🤖 AI Summary
This work proposes a Verifiable Process Reward Model (VPRM) to address the limitations of existing process supervision methods, which rely on neural discriminators to evaluate intermediate reasoning steps of large language models and are thus prone to opacity, bias, and reward hacking, often failing to enforce domain-specific reasoning rules. VPRM introduces, for the first time, a deterministic, rule-based programmatic verifier into a reinforcement learning framework, enabling interpretable, auditable, and deception-resistant supervision of intermediate reasoning. Evaluated on the task of bias risk assessment in medical evidence synthesis, VPRM substantially improves logical consistency and evidential grounding of model reasoning, achieving up to a 20% absolute gain in F1 score across multiple datasets and outperforming outcome-only verification baselines by 6.5%.
📝 Abstract
Recent work on reinforcement learning with verifiable rewards (RLVR) has shown that large language models (LLMs) can be substantially improved using outcome-level verification signals, such as unit tests for code or exact-match checks for mathematics. In parallel, process supervision has long been explored as a way to shape the intermediate reasoning behaviour of LLMs, but existing approaches rely on neural judges to score chain-of-thought steps, leaving them vulnerable to opacity, bias, and reward hacking. To address this gap, we introduce Verifiable Process Reward Models (VPRMs), a reinforcement-learning framework in which intermediate reasoning steps are checked by deterministic, rule-based verifiers.
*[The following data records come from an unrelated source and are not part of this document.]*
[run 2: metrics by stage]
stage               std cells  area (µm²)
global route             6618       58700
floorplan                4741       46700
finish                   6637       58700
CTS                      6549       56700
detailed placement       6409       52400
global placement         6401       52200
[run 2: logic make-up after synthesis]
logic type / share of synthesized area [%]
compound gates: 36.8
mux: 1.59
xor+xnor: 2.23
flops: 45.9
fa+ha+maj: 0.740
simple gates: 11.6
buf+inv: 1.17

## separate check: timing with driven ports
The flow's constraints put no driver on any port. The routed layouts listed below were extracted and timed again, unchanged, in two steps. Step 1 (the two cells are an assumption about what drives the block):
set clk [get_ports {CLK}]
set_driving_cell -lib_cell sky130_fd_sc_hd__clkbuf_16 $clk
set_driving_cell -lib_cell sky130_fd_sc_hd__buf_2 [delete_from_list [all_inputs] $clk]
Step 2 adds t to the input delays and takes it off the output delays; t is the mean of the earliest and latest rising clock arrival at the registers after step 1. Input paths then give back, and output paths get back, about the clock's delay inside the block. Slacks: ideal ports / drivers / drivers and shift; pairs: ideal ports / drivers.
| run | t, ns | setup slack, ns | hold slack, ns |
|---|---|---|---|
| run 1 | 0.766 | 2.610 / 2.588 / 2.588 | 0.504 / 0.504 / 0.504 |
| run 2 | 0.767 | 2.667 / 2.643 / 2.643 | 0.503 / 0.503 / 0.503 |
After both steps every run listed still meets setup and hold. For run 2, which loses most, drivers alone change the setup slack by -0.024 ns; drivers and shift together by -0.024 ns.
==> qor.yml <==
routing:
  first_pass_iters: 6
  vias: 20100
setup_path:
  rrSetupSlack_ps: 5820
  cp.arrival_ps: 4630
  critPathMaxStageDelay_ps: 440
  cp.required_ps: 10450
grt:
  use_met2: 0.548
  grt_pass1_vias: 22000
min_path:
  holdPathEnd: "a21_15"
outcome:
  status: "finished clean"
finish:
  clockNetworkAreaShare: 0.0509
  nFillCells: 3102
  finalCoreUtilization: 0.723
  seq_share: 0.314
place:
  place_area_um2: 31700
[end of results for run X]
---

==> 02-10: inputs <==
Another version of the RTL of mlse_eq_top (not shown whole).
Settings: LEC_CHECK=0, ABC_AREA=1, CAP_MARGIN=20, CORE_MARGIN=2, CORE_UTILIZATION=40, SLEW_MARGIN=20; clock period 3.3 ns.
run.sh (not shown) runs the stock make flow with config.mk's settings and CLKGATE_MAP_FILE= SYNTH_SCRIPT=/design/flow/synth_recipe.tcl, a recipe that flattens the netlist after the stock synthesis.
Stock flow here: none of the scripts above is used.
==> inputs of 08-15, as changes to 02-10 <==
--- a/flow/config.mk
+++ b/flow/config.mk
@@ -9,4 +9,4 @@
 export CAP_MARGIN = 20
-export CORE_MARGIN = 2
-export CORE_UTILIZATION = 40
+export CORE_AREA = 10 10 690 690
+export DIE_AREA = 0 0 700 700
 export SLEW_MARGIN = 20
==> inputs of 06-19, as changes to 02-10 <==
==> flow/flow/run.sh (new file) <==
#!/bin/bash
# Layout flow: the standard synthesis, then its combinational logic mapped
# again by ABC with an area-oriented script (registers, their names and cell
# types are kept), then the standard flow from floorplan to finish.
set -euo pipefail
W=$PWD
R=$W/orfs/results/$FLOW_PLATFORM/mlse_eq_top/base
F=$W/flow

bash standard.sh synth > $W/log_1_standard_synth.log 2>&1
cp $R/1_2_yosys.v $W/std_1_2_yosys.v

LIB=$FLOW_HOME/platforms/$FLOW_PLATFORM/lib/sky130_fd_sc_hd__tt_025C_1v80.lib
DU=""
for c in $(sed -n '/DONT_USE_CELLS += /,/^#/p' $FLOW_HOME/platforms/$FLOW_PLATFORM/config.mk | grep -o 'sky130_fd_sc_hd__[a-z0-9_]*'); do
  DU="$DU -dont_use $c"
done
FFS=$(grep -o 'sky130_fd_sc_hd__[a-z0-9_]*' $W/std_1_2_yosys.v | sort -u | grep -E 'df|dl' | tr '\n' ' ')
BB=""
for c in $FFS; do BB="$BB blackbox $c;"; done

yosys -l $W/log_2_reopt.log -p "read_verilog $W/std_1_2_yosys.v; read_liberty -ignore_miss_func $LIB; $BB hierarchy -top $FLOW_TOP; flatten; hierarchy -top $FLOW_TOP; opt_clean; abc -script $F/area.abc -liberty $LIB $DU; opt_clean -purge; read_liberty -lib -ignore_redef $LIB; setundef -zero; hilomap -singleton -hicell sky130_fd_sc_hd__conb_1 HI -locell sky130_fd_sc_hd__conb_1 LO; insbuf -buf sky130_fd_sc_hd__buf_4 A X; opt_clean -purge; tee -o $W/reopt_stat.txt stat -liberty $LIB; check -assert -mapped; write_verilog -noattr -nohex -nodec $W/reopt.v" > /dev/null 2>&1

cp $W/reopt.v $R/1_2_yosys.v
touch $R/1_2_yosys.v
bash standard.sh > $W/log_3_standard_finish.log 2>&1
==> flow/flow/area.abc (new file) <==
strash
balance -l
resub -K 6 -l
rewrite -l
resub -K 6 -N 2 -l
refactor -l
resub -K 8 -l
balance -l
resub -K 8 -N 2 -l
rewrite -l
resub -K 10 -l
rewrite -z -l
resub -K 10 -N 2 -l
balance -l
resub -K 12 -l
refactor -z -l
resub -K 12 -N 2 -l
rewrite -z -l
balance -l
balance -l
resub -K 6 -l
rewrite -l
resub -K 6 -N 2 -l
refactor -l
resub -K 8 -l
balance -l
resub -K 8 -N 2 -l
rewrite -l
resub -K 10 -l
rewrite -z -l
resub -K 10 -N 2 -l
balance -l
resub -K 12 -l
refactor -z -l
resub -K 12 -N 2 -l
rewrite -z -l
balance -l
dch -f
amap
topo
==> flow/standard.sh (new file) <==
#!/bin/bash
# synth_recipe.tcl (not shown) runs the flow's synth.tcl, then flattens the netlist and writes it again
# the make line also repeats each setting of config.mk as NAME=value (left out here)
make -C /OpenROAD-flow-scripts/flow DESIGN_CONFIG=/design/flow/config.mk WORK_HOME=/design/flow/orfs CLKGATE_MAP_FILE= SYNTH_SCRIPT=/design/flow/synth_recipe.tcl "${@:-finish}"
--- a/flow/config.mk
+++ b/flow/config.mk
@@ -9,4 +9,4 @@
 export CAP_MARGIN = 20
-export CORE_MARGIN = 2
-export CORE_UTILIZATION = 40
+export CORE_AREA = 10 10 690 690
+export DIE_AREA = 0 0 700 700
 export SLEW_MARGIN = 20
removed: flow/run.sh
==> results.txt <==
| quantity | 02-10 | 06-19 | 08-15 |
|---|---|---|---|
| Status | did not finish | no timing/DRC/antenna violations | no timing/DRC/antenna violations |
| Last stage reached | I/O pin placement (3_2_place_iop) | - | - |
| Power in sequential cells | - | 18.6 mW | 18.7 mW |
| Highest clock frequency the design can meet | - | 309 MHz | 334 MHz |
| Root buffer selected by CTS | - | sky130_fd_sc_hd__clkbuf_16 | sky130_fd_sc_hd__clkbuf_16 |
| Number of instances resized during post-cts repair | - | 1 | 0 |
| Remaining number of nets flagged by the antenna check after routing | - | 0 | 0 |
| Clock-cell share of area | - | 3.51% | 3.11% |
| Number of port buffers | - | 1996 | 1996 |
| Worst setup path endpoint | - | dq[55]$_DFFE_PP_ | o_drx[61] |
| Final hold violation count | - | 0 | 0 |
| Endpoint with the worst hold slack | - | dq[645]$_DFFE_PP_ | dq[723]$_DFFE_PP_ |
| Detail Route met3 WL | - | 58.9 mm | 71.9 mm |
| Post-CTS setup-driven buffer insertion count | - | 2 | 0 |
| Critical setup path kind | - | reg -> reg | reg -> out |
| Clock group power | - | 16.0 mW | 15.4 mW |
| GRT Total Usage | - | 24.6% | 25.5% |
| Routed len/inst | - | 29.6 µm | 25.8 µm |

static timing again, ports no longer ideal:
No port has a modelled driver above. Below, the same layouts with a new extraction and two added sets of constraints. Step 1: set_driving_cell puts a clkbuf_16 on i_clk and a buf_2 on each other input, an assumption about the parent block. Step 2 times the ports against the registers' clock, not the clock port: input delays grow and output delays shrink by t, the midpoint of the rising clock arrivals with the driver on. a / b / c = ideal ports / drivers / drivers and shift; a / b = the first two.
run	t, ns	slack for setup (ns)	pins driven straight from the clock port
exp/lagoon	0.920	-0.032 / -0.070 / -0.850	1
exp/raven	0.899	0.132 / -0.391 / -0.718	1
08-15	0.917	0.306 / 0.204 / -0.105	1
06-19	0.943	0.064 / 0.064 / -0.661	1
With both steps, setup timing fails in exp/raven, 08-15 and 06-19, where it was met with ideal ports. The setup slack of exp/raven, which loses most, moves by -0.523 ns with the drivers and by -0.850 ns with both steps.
Context: an optimization exercise on an open-source flow, tuned for small area. The choices shown serve that exercise and are no tape-out recipe.
The RTL was checked by simulation tests, not by an equivalence proof against the original design.

==> inputs of run a <==
==> flow/design.v <==
module conway_life(
    input clk,
    input load,
    input [255:0] data,
    output reg [255:0] q );
    reg [255:0] nxt;
    reg [3:0] s;
    integer r, c, dr, dc;
    always @* begin
        for (r = 0; r < 16; r = r + 1)
            for (c = 0; c < 16; c = c + 1) begin
                s = 4'd0;
                for (dr = 15; dr <= 17; dr = dr + 1)
                    for (dc = 15; dc <= 17; dc = dc + 1)
                        s = s + q[((r + dr) % 16) * 16 + (c + dc) % 16];
                nxt[r*16 + c] = (s == 4'd3) | (q[r*16 + c] & (s == 4'd4));
            end
    end
    always @(posedge clk)
        q <= load ? data : nxt;
endmodule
We apply VPRMs to risk-of-bias assessment for medical evidence synthesis, a domain where guideline-defined criteria and rule-based decision paths enable programmatic verification of reasoning traces. Across multiple datasets, we find that VPRMs generate reasoning that adheres closely to domain rules and achieve substantially higher coherence between step-level decisions and final labels. Results show that VPRMs achieve up to 20% higher F1 than state-of-the-art models and 6.5% higher than verifiable outcome rewards, with substantial gains in evidence grounding and logical coherence.